This framework avoids both the Manichaean error (two equal opposing forces) and the dismissive error (evil is merely an illusion). The Klippot are real — they have genuine power to obstruct, deceive, and cause suffering. But they are not ultimate — they depend entirely on stolen divine energy and will cease to exist when that energy is reclaimed. This middle position acknowledges the reality of evil while maintaining the absolute sovereignty of the divine.
Practically, the Klippot doctrine transforms the spiritual life from a withdrawal from the world into an engagement with it. Since divine sparks are trapped in material reality, the path to holiness runs through materiality, not around it. Eating, working, and relating become spiritual practices when performed with the intention of liberating the sparks concealed within them. The Klippot make the mundane a field of sacred action.
Connections
The Klippot arise from the shattering of the Sefirot in the World of Points, a catastrophe that followed Tzimtzum. They are the primary object of Tikkun — the shells that must be cracked to free the trapped Ohr (divine light). The Shekhinah in exile is held captive among the Klippot, and her liberation is the goal of Kabbalistic practice. Devekut is the experiential antidote to Klippot — union with the divine that dissolves the shells of separation.

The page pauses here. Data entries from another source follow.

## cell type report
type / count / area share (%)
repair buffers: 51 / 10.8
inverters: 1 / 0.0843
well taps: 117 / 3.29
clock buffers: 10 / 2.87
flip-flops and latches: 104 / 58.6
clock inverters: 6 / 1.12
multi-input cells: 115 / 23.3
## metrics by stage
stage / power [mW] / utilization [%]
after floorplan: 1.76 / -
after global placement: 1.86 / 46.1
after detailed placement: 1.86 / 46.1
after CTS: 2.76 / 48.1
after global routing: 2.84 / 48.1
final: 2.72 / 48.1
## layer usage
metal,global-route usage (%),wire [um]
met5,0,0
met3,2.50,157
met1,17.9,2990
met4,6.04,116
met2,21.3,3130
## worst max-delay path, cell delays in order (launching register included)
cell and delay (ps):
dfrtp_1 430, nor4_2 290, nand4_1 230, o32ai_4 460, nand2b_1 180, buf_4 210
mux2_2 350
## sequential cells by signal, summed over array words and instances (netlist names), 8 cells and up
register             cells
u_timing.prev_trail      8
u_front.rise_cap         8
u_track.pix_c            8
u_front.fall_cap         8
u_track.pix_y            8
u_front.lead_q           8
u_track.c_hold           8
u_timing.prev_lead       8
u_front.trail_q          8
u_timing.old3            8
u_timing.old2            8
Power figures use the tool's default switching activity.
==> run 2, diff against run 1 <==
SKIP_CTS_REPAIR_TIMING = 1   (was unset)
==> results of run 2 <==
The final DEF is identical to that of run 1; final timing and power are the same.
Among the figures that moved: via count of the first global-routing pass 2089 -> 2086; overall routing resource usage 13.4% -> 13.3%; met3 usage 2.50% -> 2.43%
**config.mk**
```make
export PLATFORM = sky130hd
export DESIGN_NAME = busflag_top
export DESIGN_NICKNAME = d
export VERILOG_FILES = /design/src/rtl/busflag_pkg.sv /design/src/rtl/busflag_ctrl.sv /design/src/rtl/busflag_dp.sv /design/src/rtl/busflag_top.sv
export SDC_FILE = /design/constraint.sdc
export NUM_CORES = 1
export LEC_CHECK = 0
export BUFFER_PORTS_ARGS = -buffer_cell sky130_fd_sc_hd__buf_2
export CAP_MARGIN = 20
export CORE_AREA = 2 2 39 41
export CTS_CLUSTER_SIZE = 8
export DETAILED_ROUTE_END_ITERATION = 8
export DIE_AREA = 0 0 41 43
export GPL_TIMING_DRIVEN = 0
export PLACE_DENSITY = 0.72
export REMOVE_ABC_BUFFERS = 1
export SLEW_MARGIN = 20
export SYNTH_ARGS = -nofsm -noshare
export SYNTH_HDL_FRONTEND = slang
export SYNTH_SLANG_ARGS = --single-unit
```
**constraint.sdc**
```tcl
create_clock -name clk -period 1.1 [get_ports clk]
set_input_delay 0.055 -clock clk [delete_from_list [all_inputs] [get_ports clk]]
set_output_delay 0.055 -clock clk [all_outputs]
set_load 0.02 [all_outputs]
```
**src/rtl/busflag_pkg.sv**
```systemverilog
package busflag_pkg;
  localparam int FLAG_W    = 8;
  localparam int BIT_STCLR = 7;
  localparam int BIT_BUSY  = 6;
  localparam int BIT_INIT  = 1;
  localparam int BIT_RSV   = 0;

  typedef struct packed {
    logic startDet;
    logic stopDet;
    logic enRise;
    logic enFall;
    logic cfgWrite;
    logic reqClear;
    logic failSet;
  } flagStrobes_t;
endpackage

```
**src/rtl/busflag_ctrl.sv**
```systemverilog
module busflag_ctrl
  import busflag_pkg::*;
#(
  parameter int SYNC_STAGES = 2
) (
  input  logic         clk,
  input  logic         rstN,
  input  logic         sclIn,
  input  logic         sdaIn,
  input  logic         opEnable,
  input  logic         startReq,
  input  logic         startFail,
  input  logic         wrEn,
  output flagStrobes_t strb
);
  localparam int LAST = SYNC_STAGES - 1;

  logic [LAST:0] sclChain;
  logic [LAST:0] sdaChain;
  logic          sdaPrev;
  logic          sclPrev;
  logic          opPrev;

  generate
    if (SYNC_STAGES > 1) begin : gMulti
      always_ff @(posedge clk) begin
        if (!rstN) begin
          sclChain <= '1;
          sdaChain <= '1;
        end else begin
          sclChain <= {sclChain[LAST-1:0], sclIn};
          sdaChain <= {sdaChain[LAST-1:0], sdaIn};
        end
      end
    end else begin : gSingle
      always_ff @(posedge clk) begin
        if (!rstN) begin
          sclChain <= '1;
          sdaChain <= '1;
        end else begin
          sclChain <= sclIn;
          sdaChain <= sdaIn;
        end
      end
    end
  endgenerate

  always_ff @(posedge clk) begin
    if (!rstN) begin
      sdaPrev <= 1'b1;
      sclPrev <= 1'b1;
      opPrev  <= 1'b0;
    end else begin
      sdaPrev <= sdaChain[LAST];
      sclPrev <= sclChain[LAST];
      opPrev  <= opEnable;
    end
  end

  logic sclHigh;
  assign sclHigh = sclChain[LAST] & sclPrev;

  always_comb begin
    strb          = '0;
    strb.startDet = sclHigh & sdaPrev & ~sdaChain[LAST];
    strb.stopDet  = sclHigh & ~sdaPrev & sdaChain[LAST];
    strb.enRise   = opEnable & ~opPrev;
    strb.enFall   = ~opEnable & opPrev;
    strb.cfgWrite = wrEn & ~opEnable;
    strb.reqClear = startReq;
    strb.failSet  = startFail;
  end

  assert_no_double_rise_R6: assert property (@(posedge clk) disable iff (!rstN)
    strb.enRise |=> !strb.enRise);
  assert_start_after_idle_R5: assert property (@(posedge clk) disable iff (!rstN)
    strb.startDet |=> !strb.startDet);
endmodule

```
**src/rtl/busflag_dp.sv**
```systemverilog
module busflag_dp
  import busflag_pkg::*;
(
  input  logic               clk,
  input  logic               rstN,
  input  flagStrobes_t       strb,
  input  logic [1:0]         cfgData,
  output logic [FLAG_W-1:0]  flagByte,
  output logic               busBusy
);
  logic busyQ;
  logic stClrQ;
  logic initQ;
  logic rsvQ;

  always_ff @(posedge clk) begin
    if (!rstN) begin
      busyQ  <= 1'b0;
      stClrQ <= 1'b0;
      initQ  <= 1'b0;
      rsvQ   <= 1'b0;
    end else begin
      if (strb.stopDet || strb.enFall)
        busyQ <= 1'b0;
      else if (strb.startDet || (strb.enRise && !initQ))
        busyQ <= 1'b1;

      if (strb.reqClear || strb.enFall)
        stClrQ <= 1'b0;
      else if (strb.failSet && rsvQ)
        stClrQ <= 1'b1;

      if (strb.startDet)
        initQ <= 1'b0;
      else if (strb.cfgWrite)
        initQ <= cfgData[1];

      if (strb.cfgWrite)
        rsvQ <= cfgData[0];
    end
  end

  always_comb begin
    flagByte            = '0;
    flagByte[BIT_STCLR] = stClrQ;
    flagByte[BIT_BUSY]  = busyQ;
    flagByte[BIT_INIT]  = initQ;
    flagByte[BIT_RSV]   = rsvQ;
  end
  assign busBusy = busyQ;

  assert_busy_clear_on_stop_R7: assert property (@(posedge clk) disable iff (!rstN)
    (strb.stopDet || strb.enFall) |=> !busyQ);
  assert_busy_set_on_start_R5: assert property (@(posedge clk) disable iff (!rstN)
    (strb.startDet && !strb.enFall) |=> busyQ);
  assert_init_clear_on_start_R8: assert property (@(posedge clk) disable iff (!rstN)
    strb.startDet |=> !initQ);
  assert_clear_wins_R10: assert property (@(posedge clk) disable iff (!rstN)
    (strb.reqClear || strb.enFall) |=> !stClrQ);
  assert_fail_needs_rsv_R9: assert property (@(posedge clk) disable iff (!rstN)
    (!stClrQ && !rsvQ) |=> !stClrQ);
endmodule

```
**src/rtl/busflag_top.sv**
```systemverilog
module busflag_top
  import busflag_pkg::*;
#(
  parameter int SYNC_STAGES = 2
) (
  input  logic        clk,
  input  logic        rstN,
  input  logic        sclIn,
  input  logic        sdaIn,
  input  logic        opEnable,
  input  logic        startReq,
  input  logic        startFail,
  input  logic        wrEn,
  input  logic [7:0]  wrData,
  output logic [7:0]  flagByte,
  output logic        busBusy
);
  flagStrobes_t strb;
  logic         unusedWrBits;

  assign unusedWrBits = ^wrData[7:2];

  busflag_ctrl #(.SYNC_STAGES(SYNC_STAGES)) ctrl_i (
    .clk(clk), .rstN(rstN), .sclIn(sclIn), .sdaIn(sdaIn),
    .opEnable(opEnable), .startReq(startReq), .startFail(startFail),
    .wrEn(wrEn), .strb(strb)
  );

  busflag_dp dp_i (
    .clk(clk), .rstN(rstN), .strb(strb),
    .cfgData({wrData[BIT_INIT], wrData[BIT_RSV]}),
    .flagByte(flagByte), .busBusy(busBusy)
  );

  assert_cfg_locked_R4: assert property (@(posedge clk) disable iff (!rstN)
    opEnable |=> $stable(flagByte[BIT_RSV]));
  assert_zero_bits_R2: assert property (@(posedge clk) disable iff (!rstN)
    flagByte[5:2] == 4'b0000);
  assert_busy_pin_R5: assert property (@(posedge clk) disable iff (!rstN)
    busBusy == flagByte[BIT_BUSY]);
endmodule

```
[Word-level counts from Yosys, hierarchy flattened]
Cells that the tools add are included.
Widths: inputs -> output; s select.
Cells by class
  bitwise logic cells: 13
  reductions and logical operators: 9
Operators with widths (number)
  $and 1x1->1: 8
  $reduce_or 2->1: 3
  $not 1->1: 5
  $logic_or 1x1->1: 3
  $logic_and 1x1->1: 2
  $logic_not 1->1: 1
Word-level totals
  flip-flop bits (word level): 11
  bits of input ports: 16
  output and inout port bits: 9
  logic and storage cells: 31

[Depth between registers and ports, before layout]
Gate-level depths: netlist of run 1.
  depth in word-level cells: 5
  mapped depth: 3
  depth with buffers taken out: 3

[By module]
Synthesis of run 1 repeated with hierarchy kept, for this count alone.
Unflattened totals
  cells, all modules: 44
  area total of the unflattened synthesis: 450.4 um^2
By module, submodules not included
  busflag_ctrl: times used 1, cells each 21, area an instance 237.7 um^2, sequential area each 140.1 um^2
  busflag_dp: times used 1, cells each 23, area an instance 212.7 um^2, sequential area each 80.1 um^2

[Worst setup path after synthesis of run 1]
OpenSTA, ideal clock, no wires.
  kind: register to register
  start: reg ctrl_i.sclPrev
  end: reg dp_i.busyQ, in the netlist dp_i.busBusy
  library setup time: 125 ps
  arrival time: 758 ps
  data required time: 975 ps
  slack: 217 ps
  stages on the path, launching flop included: 4
  cell sequence: dfxtp_1 -> and3_1 -> o31ai_1 -> a21oi_1
Between the ends
  word-level cells in the longest chain between the ends: 5
RTL lines
  start, declared: line busflag_ctrl.sv:21  | logic sclPrev;
  start signal, assigned: line busflag_ctrl.sv:55  | sclPrev <= sclChain[LAST];
  $and 1x1->1 *: line busflag_ctrl.sv:61  | assign sclHigh = sclChain[LAST] & sclPrev;
  $and 1x1->1 (2 in a row): line busflag_ctrl.sv:66  | strb.stopDet = sclHigh & ~sdaPrev & sdaChain[LAST];
  $logic_or 1x1->1: line busflag_dp.sv:23  | if (strb.stopDet || strb.enFall)
  $reduce_or 2->1 (no line)
  end signal, assigned: line busflag_dp.sv:18  | busyQ <= 1'b0;
  end signal, assigned: line busflag_dp.sv:24  | busyQ <= 1'b0;
  end signal, assigned: line busflag_dp.sv:26  | busyQ <= 1'b1;
  end, declared: line busflag_dp.sv:11  | logic busyQ;
Every way passes the cells marked *; elsewhere a longest branch is shown, timed or not.
A chain may end at the register's enable or synchronous reset.

[Worst setup path after layout of run 1]
Same ends and word-level chain as after synthesis.

==> run metrics, run 1 <==
final wirelength=659 um; final setup fails=0; vias in the first global route=241; Starting Density=31.7%; Logic pwr share=12.8%; NetSw=0.191 mW; Synth area leaders=dfxtp_1, buf_4, nand2b_1; status=completed; routed vias/inst=4.11; Max Slew Vio Count=0; number of synthesized register bits=11; Pint=0.603 mW; Clock Pin Slew Worst Setup and Hold Paths=0.06 ns; core footprint=1380 um^2; H-Tree Depth=1; top sig layer=met3; ant diodes=0; WL met2=296 um; Post-DP Area=480 um^2; CTS sink count=11; DR iter-0 viols=4; DRT antenna net count=0; PortBufs=14; Tmin final=0.937 ns; CTS tree=yes; sequential power share=53.8%; met1 wire length=308 um; Cell Area, Synth=439 um^2; worst hold path type=in2reg; total number of vias=312; number of flops mapped to enable cells by yosys=0; most common cell in the netlist=dfxtp_1; grt ovf=0; Tcrit/Tclk final=85.2%; DRC viols=0; TritonCTS Buffers=3; PD cells=1480 nW/um^2; most instantiated cells after synthesis=dfxtp_1, buf_4, nand2b_1, inv_1; share of cells above drive strength 1=35.0%; Die Ht=43 um; Power Total=0.793 mW; final hold vios=0; critical path class=reg2reg; worst clock skew=0.000266 ns; Ports=25; P_leak=0.257 nW; fraction of registers with async set or reset after synthesis=0%; Clk Latency, worst-skew pair=0.26 ns; leading area contributor after synthesis=dfxtp_1; Fmax=1070 MHz; Nets=77; Rows=14; CP max FO=2; Crit path arrival time=1.08 ns; Clock power frac=33.4%; post-detail-place hpwl=506 um; Seq/Total Area, Yosys=50.1%; GPL Wtd Cong=0.714; required time of the critical path=1.24 ns; Synth Flop Type=dfxtp_1; largest vdd supply drop=0.000657 V; Routed met3 length=54 um; full die area=1760 um^2; CP Capture Type=flop; Ys Warns=0; fin area=537 um^2; drt first pass iters=4; largest net degree at the start of global routing=10; Post-Synthesis Cells=44; first-pass GRT wire length=917 um; Worst Setup Start Kind=flop; Area Growth Syn to Fin=22.2%; Total Neg Setup Slack=0 ns; clock root buffer=clkbuf_4; Layout Utilization=38.8%; antenna violations before repair=0; Synth Area per Inst=9.98 um^2; Max clock buf depth=2; die width=41 um; max_cap viols=0; Yosys top cell area share=50.1%; All-Layer GR Usage=8.48%; CTS resizes=0; post-DR wirelength/cell=8.67 um; Yosys cell types=18; switching share of power=24.0%; RSZ-0062 raised after global routing=false
==> power groups by stage <==
stage	clock [mW]	sequential (mW)	combinational, mW
6_report	0.265	0.427	0.102
2_1_floorplan	0	0.448	0.0459
5_1_grt	0.302	0.429	0.111
3_3_place_gp	0	0.435	0.0932
4_1_cts	0.281	0.427	0.103
3_5_place_dp	0	0.436	0.0952
==> path summary, 6_finish.rpt <==
kind | from | to | slack, ns | cells past startpoint
worst min-delay path | wrData[0] | dp_i.rsvQ | 0.03 | 3
worst min register to register | ctrl_i.sclChain[0] | ctrl_i.sclChain[1] | 0.41 | 1
worst max register to register | ctrl_i.sclPrev | dp_i.busBusy | 0.16 | 3
worst max-delay path | ctrl_i.sclPrev | dp_i.busBusy | 0.16 | 3
==> routing by layer <==
metal / vias up / global-route usage, %
met3: 0 / 3.14
met5: - / 0
li1: 162 / -
met1: 134 / 9.51
met2: 16 / 10.6
met4: 0 / 10.0
==> timing repair <==
item / in CTS / in global routing
setup buffers: 0 / 0
hold buffers: 3 / 0
endpoints found under the hold margin: 3 / 0
==> through the flow <==
step                instances  worst slack [ns]  hold slack, ns
floorplan                  39             0.184           0.124
global placement           69             0.183           0.221
detailed placement         69             0.150           0.232
CTS                        76             0.150          0.0315
global route               76             0.105          0.0383
finish                     76             0.163          0.0331
==> flip-flops by register name (all words and copies together), names as in the netlist <==
signal,flops
ctrl_i.opPrev,1
ctrl_i.sclChain,2
ctrl_i.sclPrev,1
ctrl_i.sdaChain,2
ctrl_i.sdaPrev,1
dp_i.busBusy,1
dp_i.initQ,1
dp_i.rsvQ,1
dp_i.stClrQ,1
==> logic make-up (layout without fill, tap and decap cells) <==
family	Yosys count	in the layout	share of synthesized area (%)
AND/OR/NAND/NOR	13	13	18.8
flip-flops	11	11	50.1
buffers and inverters	11	24	16.2
AO/OA/AOI/OAI	6	6	9.40
multiplexers	2	2	4.56
other	1	4	0.854
==> critical path, cell delays in order, from the launching register on <==
cell and delay [ns]:
dfxtp_1 0.31, and3_1 0.20, o31ai_1 0.22, a21oi_1 0.09
==> cells in the final DEF, fill, tap and decap left out, drive strengths merged <==
master	instances
buf	14
dfxtp	11
nand2b	5
conb	4
clkbuf	4
inv	3
dlygate4sd3	3
nand2	2
mux2i	2
a21oi	2
and2	1
nor2b	1
nor2	1
and3	1
a211oi	1
o21ai	1
nor3	1
nor3b	1
o31ai	1
o22ai	1
==> area by class of cell <==
type	instances	area (um^2)
clock buffer	4	26.3
sequential	11	220
multi-input combinational	25	159
fill	143	847
inverter	3	11.3
tap	16	20.0
timing repair buffer	17	100
No activity file was read; power rests on OpenSTA's default activity.
==> run 2, diff against run 1 <==
- GPL_ROUTABILITY_DRIVEN: default -> 0
- PLACE_DENSITY: 0.72 -> default
- PLACE_DENSITY_LB_ADDON: default -> 0.25
==> run 2 against run 1 <==
  * Highest routed layer unchanged
  * Sequential share of layout area stayed put
  * Largest cell class unchanged
  * Clock power barely moved
  * Fmax grew 0.13%
  * Power grew 0.30%
==> run metrics, run 2 (synthesized netlist as in run 1, its figures left out) <==
status=completed; PortBufs=14; first-pass GRT wire length=1.00 mm; CTS sink count=11; TritonCTS Buffers=3; P_leak=0.257 nW; CTS tree=yes; All-Layer GR Usage=8.79%; Max clock buf depth=2; post-DR wirelength/cell=8.43 um; most frequent cells in the layout=buf_2, dfxtp_1, nand2b_1; Clock Pin Slew Worst Setup and Hold Paths=0.07 ns; Tmin final=0.936 ns; ant diodes=0; max_cap viols=0; Slowest cell on crit path=dfxtp_1; required time of the critical path=1.24 ns; full die area=1760 um^2; Pint=0.602 mW; DRT antenna net count=0; Clk Latency, worst-skew pair=0.26 ns; Rows=14; final hold vios=0; register area=220 um^2; Clock power frac=33.7%; largest vdd supply drop=0.000740 V; Die Ht=43 um; worst clock skew=0.00375 ns; largest net degree at the start of global routing=10; Fill cells=144; Post-DP Area=480 um^2; Nets=77; area occupied by multi-input gates=159 um^2; Crit path arrival time=1.07 ns; RSZ-0062 raised after global routing=false; commonest non-fill, non-tap cell in the layout=buf_2; crit-path cells=and3_1 > o31ai_1 > a21oi_1; CP max FO=2; final setup fails=0; Logic pwr share=12.8%; drt first pass iters=2; switching share of power=24.3%; die width=41 um; final wirelength=641 um; worst hold path type=in2reg; clock root buffer=clkbuf_4; NetSw=0.194 mW; sequential power share=53.5%; routed vias/inst=4.13; Total Neg Setup Slack=0 ns; Ports=25; critical path class=reg2reg; H-Tree Depth=1; fin area=537 um^2; post-detail-place hpwl=478 um; share of cells above drive strength 1=35.0%; Tcrit/Tclk final=85.1%; vias in the first global route=296; grt ovf=0; PD cells=1480 nW/um^2; core footprint=1380 um^2; DRC viols=0; Starting Density=31.7%; largest registers=ctrl_i.sclChain x2, ctrl_i.sdaChain x2; total number of vias=314; CP Capture Type=flop; postcts setup bufs=0; Fmax=1070 MHz; antenna violations before repair=0; Worst Setup Start Kind=flop; Area Growth Syn to Fin=22.2%; max incr delay on CP=0.31 ns; DR iter-0 viols=6; Max Slew Vio Count=0
-- run 2: cell counts in the layout (fill, tap and decap cells not counted) --
Identical to the previous run, type by type.
-- run 2: power by group through the flow --
| stage | Combinational (mW) | Sequential (mW) | Clock [mW] |
|---|---|---|---|
| global placement | 0.0936 | 0.435 | 0 |
| finish | 0.102 | 0.426 | 0.268 |
| CTS | 0.103 | 0.426 | 0.284 |
| global route | 0.113 | 0.428 | 0.294 |
| floorplan | 0.0459 | 0.448 | 0 |
| detailed placement | 0.0944 | 0.436 | 0 |
-- run 2: final timing paths --
path / start / endpoint / slack (ns) / depth (start not counted)
hold reg to reg: ctrl_i.sdaChain[0] / ctrl_i.sdaChain[1] / 0.41 / 1
setup reg to reg: ctrl_i.sclPrev / dp_i.busBusy / 0.16 / 3
hold / removal: wrData[0] / dp_i.rsvQ / 0.03 / 3
setup / recovery: ctrl_i.sclPrev / dp_i.busBusy / 0.16 / 3
-- run 2: metal layers --
layer  wire length (um)  global-route usage [%]
met1                290                    8.52
met2                318                    13.4
met3                 32                    4.71
met4                  0                    6.00
met5                  0                       0
-- run 2: worst max-delay path, delay by kind of cell, from the launching register on --
kind               cells  cell delay [ns]
DFF                    1             0.31
AOI/OAI and AO/OA      2             0.30
and+or+nand+nor        1             0.20
-- run 2: timing repair --
action	CTS	global route
endpoints found under the hold margin	3	0
hold buffers	3	0
resized for setup	0	0
-- run 2: metrics by stage --
step                      total power, mW  worst slack, ns  std cells  util, %  hold WS [ns]
final                               0.796            0.164         76     38.8        0.0296
after CTS                           0.814            0.157         76     38.8        0.0257
after floorplan                     0.494            0.184         39        -         0.124
after detailed placement            0.530            0.160         69     34.7         0.222
after global routing                0.835            0.120         76     38.8        0.0484
after global placement              0.529            0.174         69     34.7         0.222
-- run 2: cell type report --
type	instances	area share, %
flip-flops and latches	11	41.0
multi-input cells	25	29.6
repair buffers	17	18.6
clock buffers	4	4.90
well taps	16	3.73
inverters	3	2.10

The concept parallels Buddhist teachings on the kleshas (afflictions) — ignorance, attachment, and aversion — which obscure Buddha-nature without being ultimately real. In Hindu Vedanta, the concept of maya (cosmic illusion) functions similarly: it conceals Brahman without possessing independent ontological status. The Gnostic archons — rulers of the material world who imprison the divine spark within the human being — represent a more dualistic version of the same intuition. Jung's concept of the shadow also resonates: the unconscious material that blocks individuation yet contains essential psychic energy.
See Also
Further Reading
- Isaiah Tishby, The Wisdom of the Zohar, Littman Library of Jewish Civilization, 1989
- Gershom Scholem, On the Mystical Shape of the Godhead, Schocken Books, 1991
- Sanford Drob, Kabbalistic Visions: C.G. Jung and Jewish Mysticism, Spring Journal Books, 2010
- Rachel Elior, The Three Temples: On the Emergence of Jewish Mysticism, Littman Library, 2004
Frequently Asked Questions
Are the Klippot the same as demons?
In Kabbalistic literature, the Klippot and the demonic realm overlap but are not identical. The Klippot are structural — they are the shells of materiality and concealment that resulted from the shattering of the vessels. Demons (shedim, mazikim) in the Zohar are personified beings that inhabit the realm of the Klippot and draw sustenance from the trapped sparks within them. Samael and Lilith are described as the king and queen of the Sitra Achra (the Other Side), ruling over the demonic hosts. However, demons in Kabbalah are not independent cosmic powers — they are parasitic entities dependent on the divine energy imprisoned in the Klippot. As Tikkun progresses and sparks are liberated, the demons lose their sustenance and weaken. The Western esoteric tradition (particularly the Qliphothic system of the Golden Dawn and Crowley) placed much greater emphasis on the demonic dimension of the Klippot than traditional Jewish Kabbalah does.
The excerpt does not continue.